The HOOPS Luminate’s physical sky model is available through the RED::ISkyLightShape
interface. So, prior to building a sky model, you need to create a RED light instance. This is achieved through the RED::Factory:
// Create the sky light.
sky = RED::Factory::CreateInstance( CID_REDLightShape );
if( sky == NULL )
RC_TEST( RED_ALLOC_FAILURE );
RED::ISkyLightShape* isky = sky->As< RED::ISkyLightShape >();
The sky light can then be used to edit the physical sky model, set a background texture of the sky, set the light and moon directions from astronomical models. Here, we’ll focus on creating a background texture of a physical sky:
// Set the background image up.
RED::Object* bg_tex = NULL;
RC_TEST( isky->SetPhysicalModel( 1.0, height, 1.0, turbidity, albedo, aerosols_albedo, asymmtery_factor,
sun_dir, sun_radius_scale, sun_mult,
moon_dir, moon_radius_scale, moon_mult,
stars_mult, saturation, iresmgr->GetState() ) );
RC_TEST( isky->CreatePhysicalSkyTexture( bg_tex, true, 0, false, true, true, iresmgr->GetState() ) );
RED::Object* vrl;
RC_TEST( iwindow->GetDefaultVRL( vrl ) );
RED::IViewpointRenderList* ivrl = vrl->As< RED::IViewpointRenderList >();
RC_TEST( ivrl->SetBackgroundImages( NULL, RED::Matrix::IDENTITY, bg_tex, RED::Matrix::IDENTITY, true, 1.0, 1.0, iresmgr->GetState() ) );
The created texture can be of two different kind: a cube image or a composite image. A cube image is created at a given resolution while the composite image is interpreted, on-the-fly, at the caller resolution. The former is then the perfect choice to create light textures (the one used by the light to determine its colour) or indirect background textures (those seen through reflections or refractions). The latter is recommended to be used as the direct background texture (the one seen directly by the observer) as it renders nicely at any resolution.

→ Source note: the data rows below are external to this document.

--- src/rtl/e6_out_monitor.sv ---
// Capture stage for the e6 controller outputs. Every new non-zero output word
// seen during a capture window becomes a timestamped record in a FIFO that is
// drained over a valid/ready port. Records that do not fit are counted.
module e6_out_monitor
  import e6_mon_pkg::*;
#(
  parameter int DEPTH  = 8,
  parameter int TS_W   = 12,
  parameter int DROP_W = 8
) (
  input  logic                clk,
  input  logic                rst,
  input  logic [Y_W-1:0]      y_in,
  input  logic                start,
  input  logic                stop,
  input  logic                clear,
  output logic                out_valid,
  input  logic                out_ready,
  output logic [TS_W+Y_W-1:0] out_data,
  output logic                busy,
  output logic                done,
  output logic                overflow,
  output logic [DROP_W-1:0]   drop_cnt
);

  typedef struct packed {
    logic [TS_W-1:0] ts;
    y_t              y;
  } mon_rec_t;

  state_t          state_q, state_nxt;
  logic            busy_nxt, done_nxt;
  logic [TS_W-1:0] ts_q;
  y_t              prev_y;
  logic            fifo_full, fifo_empty;
  logic            evt, push, pop, drop;
  mon_rec_t        rec;

  assign evt       = (state_q == RUN) && (y_in != '0) && (y_in != prev_y);
  assign push      = evt && !clear;
  assign out_valid = !fifo_empty;
  assign pop       = out_valid && out_ready;
  assign drop      = push && fifo_full && !pop;
  assign rec.ts    = ts_q;
  assign rec.y     = y_in;

  // State register plus the registered busy/done decodes
  always_ff @(posedge clk or negedge rst) begin
    if (!rst) begin
      state_q <= IDLE;
      busy    <= 1'b0;
      done    <= 1'b0;
    end else begin
      state_q <= state_nxt;
      busy    <= busy_nxt;
      done    <= done_nxt;
    end
  end

  // Next state: each state only listens to the control input that is legal in it
  always_comb begin
    state_nxt = state_q;
    case (state_q)
      IDLE:    if (start)      state_nxt = RUN;
      RUN:     if (stop)       state_nxt = DRAIN;
      DRAIN:   if (fifo_empty) state_nxt = IDLE;
      default:                 state_nxt = IDLE;
    endcase
  end

  // Output decode, registered by the state process above
  always_comb begin
    busy_nxt = (state_nxt != IDLE);
    done_nxt = (state_q == DRAIN) && (state_nxt == IDLE);
  end

  // Free-running timestamp, realigned to zero when a window opens
  always_ff @(posedge clk or negedge rst) begin
    if (!rst)
      ts_q <= '0;
    else if ((state_q == IDLE) && start)
      ts_q <= '0;
    else
      ts_q <= ts_q + 1'b1;
  end

  // Previous output word, tracked in every state so the first word of a window compares correctly
  always_ff @(posedge clk or negedge rst) begin
    if (!rst)
      prev_y <= '0;
    else
      prev_y <= y_in;
  end

  // Overflow accounting; clear wins over a drop in the same cycle
  always_ff @(posedge clk or negedge rst) begin
    if (!rst) begin
      overflow <= 1'b0;
      drop_cnt <= '0;
    end else if (clear) begin
      overflow <= 1'b0;
      drop_cnt <= '0;
    end else if (drop) begin
      overflow <= 1'b1;
      if (drop_cnt != '1)
        drop_cnt <= drop_cnt + 1'b1;
    end
  end

  mon_fifo #(
    .DEPTH(DEPTH),
    .W    (TS_W + Y_W)
  ) u_fifo (
    .clk    (clk),
    .rst    (rst),
    .flush  (clear),
    .wr_en  (push),
    .wr_data(rec),
    .rd_en  (pop),
    .rd_data(out_data),
    .full   (fifo_full),
    .empty  (fifo_empty)
  );

endmodule

--- config.mk ---
export PLATFORM = sky130hd
export DESIGN_NAME = e6_out_monitor
export DESIGN_NICKNAME = d
export VERILOG_FILES = /design/src/rtl/e6_mon_pkg.sv /design/src/rtl/e6_out_monitor_fifo.sv /design/src/rtl/e6_out_monitor.sv
export SDC_FILE = /design/constraint.sdc
export NUM_CORES = 1
export LEC_CHECK = 0
export CAP_MARGIN = 20
export CORE_UTILIZATION = 55
export CTS_CLUSTER_SIZE = 14
export DETAILED_ROUTE_END_ITERATION = 7
export GPL_TIMING_DRIVEN = 0
export PLACE_DENSITY = 0.73
export SYNTH_ARGS = -nofsm -noshare
export SYNTH_HDL_FRONTEND = slang
export SYNTH_SLANG_ARGS = --single-unit
--- constraint.sdc ---
create_clock -name clk -period 12.76 [get_ports clk]
set_input_delay 3.19 -clock clk [delete_from_list [all_inputs] [get_ports clk]]
set_output_delay 3.19 -clock clk [all_outputs]
set_load 0.05 [all_outputs]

In this tutorial, we set a composite image as it responds immediately to the user inputs (no time is needed to compute the full texture off-line).

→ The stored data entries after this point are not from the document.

**config.mk**
```make
export PLATFORM = sky130hd
export DESIGN_NAME = lcd_sync_param
export DESIGN_NICKNAME = d
export VERILOG_FILES = /design/src/rtl/lcd_sync_param.sv
export SDC_FILE = /design/constraint.sdc
export NUM_CORES = 1
export LEC_CHECK = 0
export ABC_AREA = 0
export CAP_MARGIN = 20
export CORE_MARGIN = 5
export CORE_UTILIZATION = 48
export CTS_BUF_LIST = sky130_fd_sc_hd__clkbuf_8
export DETAILED_ROUTE_END_ITERATION = 7
export DONT_BUFFER_PORTS = 1
export PLACE_DENSITY = 0.71
export SLEW_MARGIN = 20
export SYNTH_ARGS = -nofsm -noshare
export SYNTH_HDL_FRONTEND = slang
export SYNTH_SLANG_ARGS = --single-unit
```
**constraint.sdc**
```tcl
create_clock -name CLK -period 3 [get_ports CLK]
set_input_delay 0.3 -clock CLK [delete_from_list [all_inputs] [get_ports CLK]]
set_output_delay 0.3 -clock CLK [all_outputs]
set_load 0.01 [all_outputs]
```
**src/rtl/lcd_sync_param.sv**
```systemverilog
// Parametrised LCD timing generator: pixel-clock divider, H/V counters, sync, data enable,
// pixel coordinates, line/frame strobes and frame counter. Define LCD_SYNC_PATTERN_EN to add colour-bar R/G/B.
module lcd_sync_param #(
    parameter int CLK_DIV  = 2,
    parameter int H_ACTIVE = 800,
    parameter int H_FP     = 210,
    parameter int H_PW     = 1,
    parameter int H_BP     = 45,
    parameter int V_ACTIVE = 480,
    parameter int V_FP     = 22,
    parameter int V_PW     = 1,
    parameter int V_BP     = 22,
    parameter bit HS_POL   = 1'b0,
    parameter bit VS_POL   = 1'b0,
    parameter int FCNT_W   = 8
) (
    input  logic                        CLK,
    input  logic                        RST_N,
    output logic                        NCLK,
    output logic                        GREST,
    output logic                        HD,
    output logic                        VD,
    output logic                        DEN,
    output logic [$clog2(H_ACTIVE)-1:0] columna,
    output logic [$clog2(V_ACTIVE)-1:0] fila,
    output logic                        LINE_START,
    output logic                        FRAME_START,
    output logic [FCNT_W-1:0]           FRAME_CNT
`ifdef LCD_SYNC_PATTERN_EN
    ,
    output logic [7:0]                  R,
    output logic [7:0]                  G,
    output logic [7:0]                  B
`endif
);

    localparam int H_TOTAL = H_ACTIVE + H_FP + H_PW + H_BP;
    localparam int V_TOTAL = V_ACTIVE + V_FP + V_PW + V_BP;
    localparam int DW      = $clog2(CLK_DIV);
    localparam int HW      = $clog2(H_TOTAL);
    localparam int VW      = $clog2(V_TOTAL);
    localparam int COL_W   = $clog2(H_ACTIVE);
    localparam int ROW_W   = $clog2(V_ACTIVE);

    localparam logic [DW-1:0] DIV_LAST = DW'(CLK_DIV - 1);
    localparam logic [DW-1:0] DIV_HALF = DW'(CLK_DIV / 2);
    localparam logic [HW-1:0] H_LAST   = HW'(H_TOTAL - 1);
    localparam logic [HW-1:0] H_ACT    = HW'(H_ACTIVE);
    localparam logic [HW-1:0] HS_BEG   = HW'(H_ACTIVE + H_FP);
    localparam logic [HW-1:0] HS_END   = HW'(H_ACTIVE + H_FP + H_PW);
    localparam logic [VW-1:0] V_LAST   = VW'(V_TOTAL - 1);
    localparam logic [VW-1:0] V_ACT    = VW'(V_ACTIVE);
    localparam logic [VW-1:0] VS_BEG   = VW'(V_ACTIVE + V_FP);
    localparam logic [VW-1:0] VS_END   = VW'(V_ACTIVE + V_FP + V_PW);

    logic [DW-1:0]    div_cnt;
    logic [DW-1:0]    div_nxt;
    logic [HW-1:0]    hcnt;
    logic [VW-1:0]    vcnt;
    logic             tick;
    logic             h_last;
    logic             v_last;
    logic             line_first;
    logic             frame_first;
    logic             den_d;
    logic             hs_d;
    logic             vs_d;
    logic [COL_W-1:0] col_d;
    logic [ROW_W-1:0] row_d;

    // Decode of the current position; registered on the tick edge, hence one tick of latency.
    always_comb begin
        // NOTE: every signal gets a value on every path through always_comb, otherwise a latch is inferred.
        tick        = (div_cnt == DIV_LAST);
        div_nxt     = tick ? '0 : div_cnt + 1'b1;
        h_last      = (hcnt == H_LAST);
        v_last      = (vcnt == V_LAST);
        line_first  = (hcnt == '0);
        frame_first = line_first && (vcnt == '0);
        den_d       = (hcnt < H_ACT) && (vcnt < V_ACT);
        hs_d        = (hcnt >= HS_BEG) && (hcnt < HS_END);
        vs_d        = (vcnt >= VS_BEG) && (vcnt < VS_END);
        col_d       = den_d ? hcnt[COL_W-1:0] : '0;
        row_d       = den_d ? vcnt[ROW_W-1:0] : '0;
    end

`ifdef LCD_SYNC_PATTERN_EN
    localparam int            BAR_W   = (H_ACTIVE / 8 > 0) ? H_ACTIVE / 8 : 1;
    localparam logic [HW-1:0] BAR_DIV = HW'(BAR_W);
    localparam logic [HW-1:0] BAR_MAX = HW'(7);

    logic [HW-1:0] bar_raw;
    logic [2:0]    bar;

    // Bar index bits map straight to channels: white, yellow, cyan, green, magenta, red, blue, black.
    always_comb begin
        bar_raw = hcnt / BAR_DIV;
        bar     = (bar_raw > BAR_MAX) ? 3'd7 : bar_raw[2:0];
    end
`endif

    always_ff @(posedge CLK) begin
        // NOTE: state registers use non-blocking assignments so every flop samples pre-edge values.
        if (!RST_N) begin
            div_cnt     <= '0;
            hcnt        <= '0;
            vcnt        <= '0;
            FRAME_CNT   <= '0;
            NCLK        <= 1'b0;
            GREST       <= 1'b0;
            DEN         <= 1'b0;
            columna     <= '0;
            fila        <= '0;
            LINE_START  <= 1'b0;
            FRAME_START <= 1'b0;
            HD          <= ~HS_POL;
            VD          <= ~VS_POL;
`ifdef LCD_SYNC_PATTERN_EN
            R           <= 8'h00;
            G           <= 8'h00;
            B           <= 8'h00;
`endif
        end else begin
            div_cnt     <= div_nxt;
            NCLK        <= (div_nxt >= DIV_HALF);
            GREST       <= 1'b1;
            LINE_START  <= tick && line_first;
            FRAME_START <= tick && frame_first;
            if (tick) begin
                DEN     <= den_d;
                columna <= col_d;
                fila    <= row_d;
                HD      <= hs_d ? HS_POL : ~HS_POL;
                VD      <= vs_d ? VS_POL : ~VS_POL;
`ifdef LCD_SYNC_PATTERN_EN
                R       <= (den_d && !bar[1]) ? 8'hFF : 8'h00;
                G       <= (den_d && !bar[2]) ? 8'hFF : 8'h00;
                B       <= (den_d && !bar[0]) ? 8'hFF : 8'h00;
`endif
                if (frame_first) begin
                    FRAME_CNT <= FRAME_CNT + 1'b1;
                end
                if (h_last) begin
                    hcnt <= '0;
                    vcnt <= v_last ? '0 : vcnt + 1'b1;
                end else begin
                    hcnt <= hcnt + 1'b1;
                end
            end
        end
    end

endmodule
```
==> metrics.md <==
| Metric | Value |
|---|---|
| Synth cell count leaders | `55 x dfxtp_1, 34 x nor2_1, 18 x a22o_1, 16 x nand2_1, 15 x xor2_1` |
| WL final | `4610 um` |
| Register bit total from synthesis | `55` |
| Reg2reg setup slack | `a little under 0.8 ns` |
| Seq/Total Area, Yosys | `49.0%` |
| CP Data Arrival Time | `2.45 ns` |
| Peak supply drop | `0.320 mV` |
| Chip Height | `a little under 80 um` |
| Vias in the first global route | `1614` |
| Total grt overflow | `0` |
| Mapped Area | `2250 sq um` |
| Layout cells sized above 1 | `8.02%` |
| Port bufs | `0` |
| Fin crit share | `73.6%` |
| CTS root buf | `clkbuf_8` |
| DRC viols | `0` |
| Final Core Density | `53.9%` |
| CTS tree | `built` |
| Count of max-cap constraint violations | `0` |
| I/O pins | `36` |
| Synth warn | `0` |
| DR vias | `1660` |
| Max frequency | `453 MHz` |
| First-pass GRT wire length | `about 7800 um` |
| Worst Tran Pin Value | `0.734 ns` |
| Vias per std cell | `5.74` |
| Clock buffer depth | `2` |
| Antenna Nets Post-Route | `0` |
| Core Area | `approximately 4400 sq um` |
| Main flop type after synthesis | `dfxtp_1` |
| TritonRoute pass-1 iters | `5` |
| Post-synthesis async set-or-reset flop share | `0%` |
| Power Dens Cells | `513 nW/um^2` |
| GPL Wtd Cong | `0.875` |
| TritonCTS Sinks | `55` |
| Setup TNS | `0 ns` |
| GRT Util Overall | `15.8%` |
| Die W | `78.4 um` |
| Status | `completed` |
| Die ar. | `slightly above 6000 sq um` |
| DR WL/cell | `roughly 16 um` |
| Mean area per synthesized cell | `9.52 sq um` |
| Layout Nets | `243` |
| Initial Utilization | `between 50% and 60%` |
| Htree depth | `2` |
| Row cnt | `24` |
| CP max FO | `9` |
| Hold Path Class | `input port to flop` |
| Crit. End Element | `flop` |
| Post-synth EDFFs | `0` |
| DR iter-0 viols | `110` |
| Area contributors post-synth | `dfxtp_1 49%, a22o_1 7.0%, xor2_1 5.8%` |
| Clock Pin Slew Worst Setup and Hold Paths | `~0.10 ns` |
| Post-synth net total | `243` |
| Area delta synth->final | `6.74%` |
| Initial antenna violation count | `0` |
| Setup CP Type | `flop to flop` |
| Final Hold Fails | `0` |
| Worst Skew | `0.0123 ns` |
| Post-Syn Instances | `236` |
| Pleak | `0.000893 uW` |
| TritonCTS Buffers | `5` |
| Largest area contributor in the synthesized netlist | `dfxtp_1` |
| Yosys top cell area share | `just under 50%` |
| Slew Viols, Final | `0` |
| Startpoint types | `flop` |
| Unique masters post-synth | `slightly above 40` |
| Worst slew margin | `50.9%` |
| Worst skew pair latency | `~0.3 ns` |
| Unrepaired setup endpoints after global routing | `false` |
| Data required time at the worst endpoint | `3.24 ns` |
| Setup-failing EPs final | `0` |
| Most frequent cell after synthesis | `dfxtp_1` |
| DP HPWL | `around 3300 um` |
| N_diodes | `0` |
| Final min period | `2.21 ns` |
| Pin count of the biggest net entering global routing | `17` |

Physical sky images are, most of the time, outside from the displayable range of intensities. They can also vary very slowly over intensity values and a good buffer precision is needed to handled them correctly. Therefore, we now set the pipeline up with full colour range precision by enabling HDR rendering in float buffers and turn on tone mapping for correct display:
// Turn on HDR.
RED::IOptions* iwinopt = window->As< RED::IOptions >();
RC_TEST( iwinopt->SetOptionValue( RED::OPTIONS_WINDOW_HDR, 2, iresmgr->GetState() ) );
// The rendering of a physical sky in a composite image only works using software rendering.

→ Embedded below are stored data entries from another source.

$ cat src/rtl/string_assembler_pkg.sv
// Shared constants and state encoding for the display string writer path.
package string_assembler_pkg;

  localparam int         DEFAULT_STRING_LEN = 64;
  localparam logic [7:0] DEFAULT_PAD        = 8'h20;
  localparam logic [7:0] BS_CHAR            = 8'h08;
  localparam logic [7:0] CR_CHAR            = 8'h0D;
  localparam logic [7:0] PRINT_MIN          = 8'h20;
  localparam logic [7:0] PRINT_MAX          = 8'h7E;

  typedef enum logic {
    ACCEPT = 1'b0,
    LOCKED = 1'b1
  } state_t;

  function automatic logic is_printable(input logic [7:0] c);
    return (c >= PRINT_MIN) && (c <= PRINT_MAX);
  endfunction

endpackage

// Turning on a ray-tracing option ensures that the engine will perform software rendering if needed.
RC_TEST( iwinopt->SetOptionValue( RED::OPTIONS_RAY_PRIMARY, true, iresmgr->GetState() ) );
// Turn on tone mapping.
RED::PostProcess& pp = iviewpoint->GetPostProcessSettings();
pp.SetToneMapping( RED::TMO_EXPOSURE );
pp.SetExposure( (float)exposure );
pp.SetGamma( (float)gammaview );
That’s it! The rest of the tutorial in only about handling the UI interactions and updating the sky model according to them.